GO evidence sentences (GOES) are critical for human curators to make associated GO annotations. For a given GO annotation, multiple evidence passages may appear in the paper, some being more specific with experimental information while others may be more succinct about the gene function. For this subtask, participants are given as input full-text articles together with associated gene information. For system output, teams have to submit a list of GO evidence sentences for each of the given genes in the paper. For evaluation, the submitted sentence list will be compared against the gold standard. Standard precision, recall and F1 score will be computed. Each team is allowed to submit 3 runs. This subtask is similar to the BioCreative I GO subtask 2.1 (3), BioCreative II Interaction Sentence subtask (4), and automatic GeneRIF identification (e.g. (5)) in TREC Genomics 2004 (6).

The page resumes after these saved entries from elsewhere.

`config.mk`:
```
export PLATFORM = sky130hd
export DESIGN_NAME = rr_decoder_arbiter
export DESIGN_NICKNAME = d
export VERILOG_FILES = /design/src/rtl/rr_decoder_arbiter.sv
export SDC_FILE = /design/constraint.sdc
export NUM_CORES = 1
export LEC_CHECK = 0
export ABC_AREA = 0
export CORE_ASPECT_RATIO = 0.5
export CORE_MARGIN = 5
export CORE_UTILIZATION = 60
export CTS_BUF_LIST = sky130_fd_sc_hd__clkbuf_16
export CTS_CLUSTER_DIAMETER = 100
export DETAILED_ROUTE_END_ITERATION = 16
export PLACE_DENSITY = 0.86
export SLEW_MARGIN = 20
export SYNTH_ARGS = -nofsm -noshare
export SYNTH_HDL_FRONTEND = slang
export SYNTH_SLANG_ARGS = --single-unit
```
`constraint.sdc`:
```
create_clock -name clk -period 5.9 [get_ports clk]
set_input_delay 1.77 -clock clk [delete_from_list [all_inputs] [get_ports clk]]
set_output_delay 1.77 -clock clk [all_outputs]
set_load 0.05 [all_outputs]
```
`src/rtl/rr_decoder_arbiter.sv`:
```
// rr_decoder_arbiter: 8-client round-robin arbiter driving a 3x8 decoder select/enable with one-hot grant mirror.
// Define ARB_TIMEOUT_EN to add forced release after TIMEOUT_CYCLES with per-client masking.
module rr_decoder_arbiter #(
  parameter int TIMEOUT_CYCLES = 16
) (
  input  logic       clk,
  input  logic       rst,
  input  logic [7:0] req,
  output logic [2:0] s,
  output logic       enable,
  output logic [7:0] gnt,
  output logic       busy,
  output logic       timeout
);
  typedef enum logic {IDLE, GRANT} state_t;
  state_t state;
  logic [2:0] ptr, idx;
  logic found, expire;
  logic [7:0] mask, elig;
  if (TIMEOUT_CYCLES < 1 || TIMEOUT_CYCLES > 255) begin : g_bad_timeout
    $error("TIMEOUT_CYCLES must be in 1..255");
  end
  assign elig = req & ~mask;
  // first eligible client scanning upward from ptr with wrap
  always_comb begin
    found = 1'b0;
    idx = ptr;
    for (int k = 0; k < 8; k++) begin
      if (!found && elig[ptr + 3'(k)]) begin
        found = 1'b1;
        idx = ptr + 3'(k);
      end
    end
  end
  always_ff @(posedge clk) begin
    if (rst) begin
      state <= IDLE;
      s <= 3'd0;
      enable <= 1'b0;
      gnt <= 8'd0;
      busy <= 1'b0;
      ptr <= 3'd0;
    end else if (state == IDLE) begin
      if (found) begin
        state <= GRANT;
        s <= idx;
        enable <= 1'b1;
        busy <= 1'b1;
        gnt <= 8'd1 << idx;
        ptr <= idx + 3'd1;
      end
    end else if (!req[s] || expire) begin
      state <= IDLE;
      enable <= 1'b0;
      busy <= 1'b0;
      gnt <= 8'd0;
    end
  end
`ifdef ARB_TIMEOUT_EN
  logic [7:0] cnt;
  assign expire = req[s] && cnt == 8'(TIMEOUT_CYCLES - 1);
  // cnt counts completed GRANT cycles; it sits at 0 in IDLE so each grant starts fresh
  always_ff @(posedge clk) begin
    if (rst) begin
      cnt <= 8'd0;
      mask <= 8'd0;
      timeout <= 1'b0;
    end else begin
      cnt <= (state == GRANT) ? cnt + 8'd1 : 8'd0;
      timeout <= state == GRANT && expire;
      mask <= (mask & req) | ((state == GRANT && expire) ? 8'd1 << s : 8'd0);
    end
  end
`else
  assign expire = 1'b0;
  assign mask = 8'd0;
  assign timeout = 1'b0;
`endif
endmodule

```
==> metrics.yaml, run 1 <==
ios: 24
startpoint_type: "input port"
cts_htree_levels: 1
num_vias: 1625
ys_ff_latch: 16
arrival_ps: 5380
slew_viol_final: 0
worstSetupPathType: "input port to flip-flop"
globalplace.congestion: 0.873
grt_pass1_wl_um: 7330
yosysWarningCount: 0
nNetsFinal: 222
slew_headroom_pct: 55.5
wire_per_inst_um: 17.8
drtPass1Iterations: 5
fp.dieW_um: 86.2
async_flop_share_pct: 0
post-route-min-period_ps: 5280
rows: 13
ys.flop_type: "dfxtp_1"
pre_cts_ws_ps: 443
endpoint_kind: "flip-flop"
die_y_um: 48.1
ctsLongestPathBuffers: 2
fin_crit_sh_pct: 89.4
hold_class: "flip-flop to flip-flop"
netlist-cell-type-count: 46
crit_path_cell_trace: "clkdlybuf4s50_1, mux4_1, mux2_2, o32ai_4, and4_1, o21ai_0, a31oi_1, inv_1, ha_1, ha_1, mux2i_1, nor2_1"
path_clk_slew_ps: 40
drt_iter0_markers: 219
maxCapViolCount: 0
grt_pass1_vias: 1527
hold_violations: 0
cpLargestDelayFamily: "multiplexers"
r2r_slack_ps: 1080
cts_tree: "yes"
clockRootBuffer: "clkbuf_16"
synth_area_leader_cell: "dfxtp_1"
antennaDiodeCount: 0
portBuffers: 22
run_status: "completed"
antenna_found_initial: 0
viasPerCell: 6.74
avgSynthCellArea_um2: 9.26
tightestPinTransition_ps: 666
crit_required_ps: 6000
slowest_delay_ps: 550
synth_area_leaders: "dfxtp_1, mux4_2, mux2_2, ha_1, nand3b_1"
synth.net_count: 205
drc_errors: 0
core_area_um2: 2680
synth_top_area_share_pct: 18.4
clk_latency_ps: 240
postRouteAntennaNets: 0
fin_worst_skew_ps: 4.34
layout_common_cells: "clkdlybuf4s50_1, dfxtp_1, mux4_2, nand2_1, nor2_1"
ctsHoldBuffers: 0
drive_gt1_share_pct: 16.7
setup_violations: 0
cts-resized-gates: 0
critPathMaxFanout: 8
cpMostUsedCell: "ha_1"
gr-total-overflow: 0
dp_hpwl_um: 3160
grt_usage_pct: 22.5
grt_start_max_net_pins: 23
synth-edff-count: 0
cp_num_buf_inv: 2
ys_seq_area_share_pct: 18.4
numCtsBuffers: 3
initial_core_util_pct: 64.9
fin_setup_tns_ps: 0
area_growth_pct: 16.6
synthCells: 188
setup_ws_ps: 624
syn_area_um2: 1740
routed_wl_um: 4290
post_cts_buffers: 0
die_area_um2: 4150
rsz0062_at_grt: "false"
crit_slowest_cell: "mux4_1"
clock-sinks: 16
max_clock_freq_ghz: 0.190
final_common_cell: "clkdlybuf4s50_1"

SubTask B: Predicting GO terms for relevant genes

This subtask is a step towards the ultimate goal of using computers for assisting human GO curation. As in SubTask A, participants are given as input full text articles with associated gene information. For system output, teams have to return a list of relevant GO terms for each of the input genes in a paper. Manually curated GO annotations will be used as the gold standard for evaluating team predictions. Each team is allowed to submit 3 runs. For the evaluation, predicted GO codes will be compared with the gold standard for each gene in an article. In addition to the a) Standard precision, recall and F1 score, b) Hierarchical precision, recall and f-measure will also be computed where common ancestors in the computer-predicted and human-annotated GO codes are considered. See (7, 8) for more details about this measure. This subtask is similar to the BioCreative I GO subtask 2.2 (3).

Important Dates:

May 31, 2013 – training set released (100 articles)
August 2, 2013 – development set released (50 articles)
August 12, 2013 - evaluation script released (including detailed submission format)
September 3, 2013 – test data released (50 articles)
September 8, 2013 (11:59 EDT) – team submission due

Downloads: BC4GO corpus

Contact: Zhiyong Lu (zhiyong.lu@nih.gov)

To receive the latest task information or read archived messages, please subscribe to the biocreative mailing list at: https://lists.sourceforge.net/lists/listinfo/biocreative-participant. Once registered, you can also post questions related to the BC IV GO task to the BioCreative mailing list.

References:

1. Lu, Z. and Hirschman, L. (2012) Biocuration workflows and text mining: overview of the BioCreative 2012 Workshop Track II. Database : the journal of biological databases and curation, 2012, bas043.
2. Van Auken, K., Jaffery, J., Chan, J., Muller, H.M. and Sternberg, P.W. (2009) Semi-automated curation of protein subcellular localization: a text mining-based approach to Gene Ontology (GO) Cellular Component curation. BMC Bioinformatics, 10, 228.
3. Blaschke, C., Leon, E.A., Krallinger, M. and Valencia, A. (2005) Evaluation of BioCreAtIvE assessment of task 2. BMC Bioinformatics, 6 Suppl 1, S16.
4. Krallinger, M., Leitner, F., Rodriguez-Penagos, C. and Valencia, A. (2008) Overview of the protein-protein interaction annotation extraction task of BioCreative II. Genome Biol, 9 Suppl 2, S4.
5. Lu, Z., Cohen, K.B. and Hunter, L. (2006) Finding GeneRIFs via gene ontology annotations. Pac Symp Biocomput, 52-63.
6. Cohen, A.M. and Hersh, W.R. (2006) The TREC 2004 genomics track categorization task: classifying full text biomedical documents. J Biomed Discov Collab, 1, 4.
7. Eisner R, Poulin B, Szafron D, Lu P, Greiner R: Improving protein function prediction using the hierarchical structure of the Gene Ontology. In: Proceedings of 2005 IEEE Symposium on Computational Intelligence in Bioinformatics and Computational Biology. 2005.
8. Kiritchenko S, Matwin S, Famili AF: Functional annotation of genes using hierarchical text categorization. In: Proceedings of the BioLINK SIG: Linking Literature, Information and Knowledge for Biology. 2005.